* Your goal
Beginning with the line that holds "<tr><td>Number of DRC" in the data below, give again every line through the one that holds "<tr><td>Total clock sinks</td><td>105</td></tr>", exactly as written.

Collected data:
============================================================

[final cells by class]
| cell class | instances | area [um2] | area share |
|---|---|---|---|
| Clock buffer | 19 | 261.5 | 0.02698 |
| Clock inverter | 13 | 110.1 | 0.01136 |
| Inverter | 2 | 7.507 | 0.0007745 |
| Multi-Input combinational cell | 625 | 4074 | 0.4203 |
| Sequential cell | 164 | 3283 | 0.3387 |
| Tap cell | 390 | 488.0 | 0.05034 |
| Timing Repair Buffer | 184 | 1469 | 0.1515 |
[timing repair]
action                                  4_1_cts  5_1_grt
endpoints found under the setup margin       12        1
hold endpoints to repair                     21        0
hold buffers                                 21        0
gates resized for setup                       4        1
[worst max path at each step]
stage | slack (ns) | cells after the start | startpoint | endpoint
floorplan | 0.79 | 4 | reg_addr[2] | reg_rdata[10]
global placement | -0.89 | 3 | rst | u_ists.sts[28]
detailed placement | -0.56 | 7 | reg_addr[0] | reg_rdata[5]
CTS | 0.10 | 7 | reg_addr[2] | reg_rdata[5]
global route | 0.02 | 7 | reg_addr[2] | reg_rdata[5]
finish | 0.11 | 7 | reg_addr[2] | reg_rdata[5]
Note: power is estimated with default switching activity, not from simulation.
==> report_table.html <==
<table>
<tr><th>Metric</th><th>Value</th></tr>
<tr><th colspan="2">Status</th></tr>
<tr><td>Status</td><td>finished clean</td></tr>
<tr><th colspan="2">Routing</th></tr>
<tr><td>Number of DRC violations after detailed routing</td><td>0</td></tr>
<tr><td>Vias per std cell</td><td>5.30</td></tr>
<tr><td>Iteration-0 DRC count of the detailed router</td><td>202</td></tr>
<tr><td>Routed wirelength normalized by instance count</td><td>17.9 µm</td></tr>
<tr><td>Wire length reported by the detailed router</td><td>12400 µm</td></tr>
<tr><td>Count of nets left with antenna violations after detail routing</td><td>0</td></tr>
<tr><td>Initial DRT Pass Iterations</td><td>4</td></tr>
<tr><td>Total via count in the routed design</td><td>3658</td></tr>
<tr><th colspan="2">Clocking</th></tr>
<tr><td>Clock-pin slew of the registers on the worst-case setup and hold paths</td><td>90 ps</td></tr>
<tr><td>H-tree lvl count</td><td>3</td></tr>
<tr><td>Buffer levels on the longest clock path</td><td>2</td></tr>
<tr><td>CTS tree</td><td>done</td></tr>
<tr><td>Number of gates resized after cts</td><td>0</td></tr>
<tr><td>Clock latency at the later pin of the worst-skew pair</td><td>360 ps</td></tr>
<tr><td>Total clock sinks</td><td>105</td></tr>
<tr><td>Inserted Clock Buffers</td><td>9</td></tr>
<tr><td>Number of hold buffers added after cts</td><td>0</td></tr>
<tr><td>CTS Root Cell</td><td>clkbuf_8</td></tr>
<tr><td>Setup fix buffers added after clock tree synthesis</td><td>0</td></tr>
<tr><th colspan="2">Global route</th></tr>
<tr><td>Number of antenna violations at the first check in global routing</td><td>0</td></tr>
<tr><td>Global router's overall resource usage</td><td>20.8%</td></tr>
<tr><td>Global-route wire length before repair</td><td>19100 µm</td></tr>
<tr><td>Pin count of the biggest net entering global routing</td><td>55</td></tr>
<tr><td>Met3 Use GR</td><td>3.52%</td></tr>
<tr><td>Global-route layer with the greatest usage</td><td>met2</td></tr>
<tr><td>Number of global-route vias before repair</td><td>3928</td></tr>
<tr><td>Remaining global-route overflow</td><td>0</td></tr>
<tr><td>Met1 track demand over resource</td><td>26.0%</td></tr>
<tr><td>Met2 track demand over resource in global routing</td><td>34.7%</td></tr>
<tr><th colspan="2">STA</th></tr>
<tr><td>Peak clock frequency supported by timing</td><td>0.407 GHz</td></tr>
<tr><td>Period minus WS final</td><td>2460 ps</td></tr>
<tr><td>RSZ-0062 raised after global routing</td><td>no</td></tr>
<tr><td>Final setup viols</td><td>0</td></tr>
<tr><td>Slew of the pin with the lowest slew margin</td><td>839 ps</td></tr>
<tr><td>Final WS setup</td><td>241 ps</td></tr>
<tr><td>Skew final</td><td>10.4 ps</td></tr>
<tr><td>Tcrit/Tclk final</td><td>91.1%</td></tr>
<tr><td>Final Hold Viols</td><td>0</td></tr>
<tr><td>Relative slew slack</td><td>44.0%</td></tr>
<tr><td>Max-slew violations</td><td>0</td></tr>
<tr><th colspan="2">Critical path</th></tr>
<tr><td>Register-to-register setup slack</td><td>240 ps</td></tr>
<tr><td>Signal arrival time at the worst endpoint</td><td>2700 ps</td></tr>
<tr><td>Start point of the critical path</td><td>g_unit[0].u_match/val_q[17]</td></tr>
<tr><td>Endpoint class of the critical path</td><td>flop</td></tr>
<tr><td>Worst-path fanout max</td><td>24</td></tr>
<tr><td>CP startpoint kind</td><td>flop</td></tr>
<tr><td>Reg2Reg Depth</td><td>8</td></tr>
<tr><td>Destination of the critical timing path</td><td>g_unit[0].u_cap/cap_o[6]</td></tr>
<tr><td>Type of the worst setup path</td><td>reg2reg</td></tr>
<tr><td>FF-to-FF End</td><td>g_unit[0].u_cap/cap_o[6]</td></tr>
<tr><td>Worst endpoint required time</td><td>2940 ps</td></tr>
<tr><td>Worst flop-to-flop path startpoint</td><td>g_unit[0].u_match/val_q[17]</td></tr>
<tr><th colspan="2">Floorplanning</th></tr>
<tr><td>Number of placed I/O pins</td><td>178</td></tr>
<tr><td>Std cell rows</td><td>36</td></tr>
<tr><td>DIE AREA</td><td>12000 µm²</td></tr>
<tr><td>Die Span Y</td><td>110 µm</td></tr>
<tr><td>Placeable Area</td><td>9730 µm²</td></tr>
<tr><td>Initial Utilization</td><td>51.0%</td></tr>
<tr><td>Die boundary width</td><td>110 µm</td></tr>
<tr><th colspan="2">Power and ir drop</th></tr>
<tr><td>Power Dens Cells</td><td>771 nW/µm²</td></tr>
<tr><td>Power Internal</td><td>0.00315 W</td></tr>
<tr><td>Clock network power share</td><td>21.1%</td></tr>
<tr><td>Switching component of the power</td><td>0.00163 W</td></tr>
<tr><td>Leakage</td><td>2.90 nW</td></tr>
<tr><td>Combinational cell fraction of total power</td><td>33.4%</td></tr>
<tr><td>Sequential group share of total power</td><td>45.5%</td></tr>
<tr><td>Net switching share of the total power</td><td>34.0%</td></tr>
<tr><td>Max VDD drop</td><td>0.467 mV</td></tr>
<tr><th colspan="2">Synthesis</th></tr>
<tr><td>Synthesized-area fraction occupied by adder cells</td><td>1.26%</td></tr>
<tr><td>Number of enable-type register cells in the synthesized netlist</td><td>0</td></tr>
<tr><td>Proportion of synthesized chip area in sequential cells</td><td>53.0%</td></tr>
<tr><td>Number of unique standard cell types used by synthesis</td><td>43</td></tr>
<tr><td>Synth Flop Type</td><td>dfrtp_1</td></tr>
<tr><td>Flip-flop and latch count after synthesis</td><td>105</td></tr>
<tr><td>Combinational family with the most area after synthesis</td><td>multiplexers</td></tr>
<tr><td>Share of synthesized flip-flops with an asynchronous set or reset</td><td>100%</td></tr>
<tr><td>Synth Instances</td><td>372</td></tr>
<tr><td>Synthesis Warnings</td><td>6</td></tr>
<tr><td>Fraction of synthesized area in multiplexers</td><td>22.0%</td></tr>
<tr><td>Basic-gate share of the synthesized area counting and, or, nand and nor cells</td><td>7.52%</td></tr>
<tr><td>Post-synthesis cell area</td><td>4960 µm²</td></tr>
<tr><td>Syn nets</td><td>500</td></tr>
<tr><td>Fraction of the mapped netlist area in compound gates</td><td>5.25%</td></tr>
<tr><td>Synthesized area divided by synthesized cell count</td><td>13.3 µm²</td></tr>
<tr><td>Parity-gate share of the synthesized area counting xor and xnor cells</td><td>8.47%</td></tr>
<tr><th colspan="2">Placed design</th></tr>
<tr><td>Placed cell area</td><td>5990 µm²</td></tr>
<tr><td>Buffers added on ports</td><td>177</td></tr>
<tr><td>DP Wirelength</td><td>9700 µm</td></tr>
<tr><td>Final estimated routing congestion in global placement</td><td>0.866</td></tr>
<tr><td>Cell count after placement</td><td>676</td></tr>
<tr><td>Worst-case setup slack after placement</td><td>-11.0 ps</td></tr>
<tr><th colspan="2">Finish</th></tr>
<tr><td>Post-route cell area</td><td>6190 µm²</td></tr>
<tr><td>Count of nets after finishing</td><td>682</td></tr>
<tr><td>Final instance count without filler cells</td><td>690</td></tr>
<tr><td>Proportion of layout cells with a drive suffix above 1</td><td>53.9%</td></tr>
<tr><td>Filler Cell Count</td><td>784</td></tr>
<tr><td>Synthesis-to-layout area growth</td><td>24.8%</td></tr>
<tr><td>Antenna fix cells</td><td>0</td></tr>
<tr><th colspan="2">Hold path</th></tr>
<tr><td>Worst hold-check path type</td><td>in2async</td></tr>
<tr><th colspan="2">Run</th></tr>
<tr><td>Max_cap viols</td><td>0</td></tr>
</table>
[src/rtl/strapmode_pkg.sv]
package strapmode_pkg;

    localparam int MODE_W = 2;

    typedef enum logic [MODE_W-1:0] {
        MODE_AT  = 2'd0,
        MODE_PS2 = 2'd1,
        MODE_M30 = 2'd2
    } hostmode_e;

    typedef struct packed {
        hostmode_e mode;
    } latch_t;

    function automatic hostmode_e decode_straps(input logic sel, input logic aux);
        if (sel) begin
            return MODE_AT;
        end else if (aux) begin
            return MODE_PS2;
        end else begin
            return MODE_M30;
        end
    endfunction

endpackage

[src/rtl/strap_latch.sv]
module strap_latch
    import strapmode_pkg::*;
(
    input  logic      clk,
    input  logic      rst_n,
    input  logic      strap_sel,
    input  logic      strap_aux,
    output hostmode_e mode_o
);

    latch_t st_d;
    latch_t st_q;

    always_comb begin
        st_d = st_q;
        if (!rst_n) begin
            st_d.mode = decode_straps(strap_sel, strap_aux);
        end
    end

    always_ff @(posedge clk) begin
        st_q <= st_d;
    end

    assign mode_o = st_q.mode;

    // mode is frozen outside reset
    a_r5_mode_frozen: assert property (@(posedge clk) disable iff (!rst_n)
        $past(rst_n) |-> $stable(st_q.mode));

    // the unused code never appears
    a_r4_no_code3: assert property (@(posedge clk) disable iff (!rst_n)
        st_q.mode != hostmode_e'(2'd3));

    // the first cycle after release shows the straps of the last reset edge
    a_r1_last_edge: assert property (@(posedge clk) disable iff (!rst_n)
        !$past(rst_n) |-> st_q.mode == decode_straps($past(strap_sel), $past(strap_aux)));

endmodule

[src/rtl/polarity_map.sv]
module polarity_map
    import strapmode_pkg::*;
(
    input  logic      clk,
    input  logic      rst_n,
    input  hostmode_e mode_i,
    input  logic      strap_sel,
    input  logic      tc_raw,
    input  logic      dens_int,
    output logic      tc_norm,
    output logic      densel_pin
);

    logic tc_low_active;

    always_comb begin
        tc_low_active = (mode_i == MODE_PS2);
        tc_norm       = tc_raw ^ tc_low_active;
        densel_pin    = strap_sel ? dens_int : ~dens_int;
    end

    // PS/2 inverts terminal count, the other modes pass it through
    a_r6_tc_ps2: assert property (@(posedge clk) disable iff (!rst_n)
        (mode_i == MODE_PS2) |-> (tc_norm != tc_raw));
    a_r6_tc_other: assert property (@(posedge clk) disable iff (!rst_n)
        (mode_i != MODE_PS2) |-> (tc_norm == tc_raw));

    // a live strap edge with steady density flips the pin level
    a_r7_densel_flip: assert property (@(posedge clk) disable iff (!rst_n)
        ($past(rst_n) && strap_sel != $past(strap_sel) && dens_int == $past(dens_int))
        |-> densel_pin != $past(densel_pin));

endmodule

============================================================

* Solved exercise
<tr><td>Number of DRC violations after detailed routing</td><td>0</td></tr>
<tr><td>Vias per std cell</td><td>5.30</td></tr>
<tr><td>Iteration-0 DRC count of the detailed router</td><td>202</td></tr>
<tr><td>Routed wirelength normalized by instance count</td><td>17.9 µm</td></tr>
<tr><td>Wire length reported by the detailed router</td><td>12400 µm</td></tr>
<tr><td>Count of nets left with antenna violations after detail routing</td><td>0</td></tr>
<tr><td>Initial DRT Pass Iterations</td><td>4</td></tr>
<tr><td>Total via count in the routed design</td><td>3658</td></tr>
<tr><th colspan="2">Clocking</th></tr>
<tr><td>Clock-pin slew of the registers on the worst-case setup and hold paths</td><td>90 ps</td></tr>
<tr><td>H-tree lvl count</td><td>3</td></tr>
<tr><td>Buffer levels on the longest clock path</td><td>2</td></tr>
<tr><td>CTS tree</td><td>done</td></tr>
<tr><td>Number of gates resized after cts</td><td>0</td></tr>
<tr><td>Clock latency at the later pin of the worst-skew pair</td><td>360 ps</td></tr>
<tr><td>Total clock sinks</td><td>105</td></tr>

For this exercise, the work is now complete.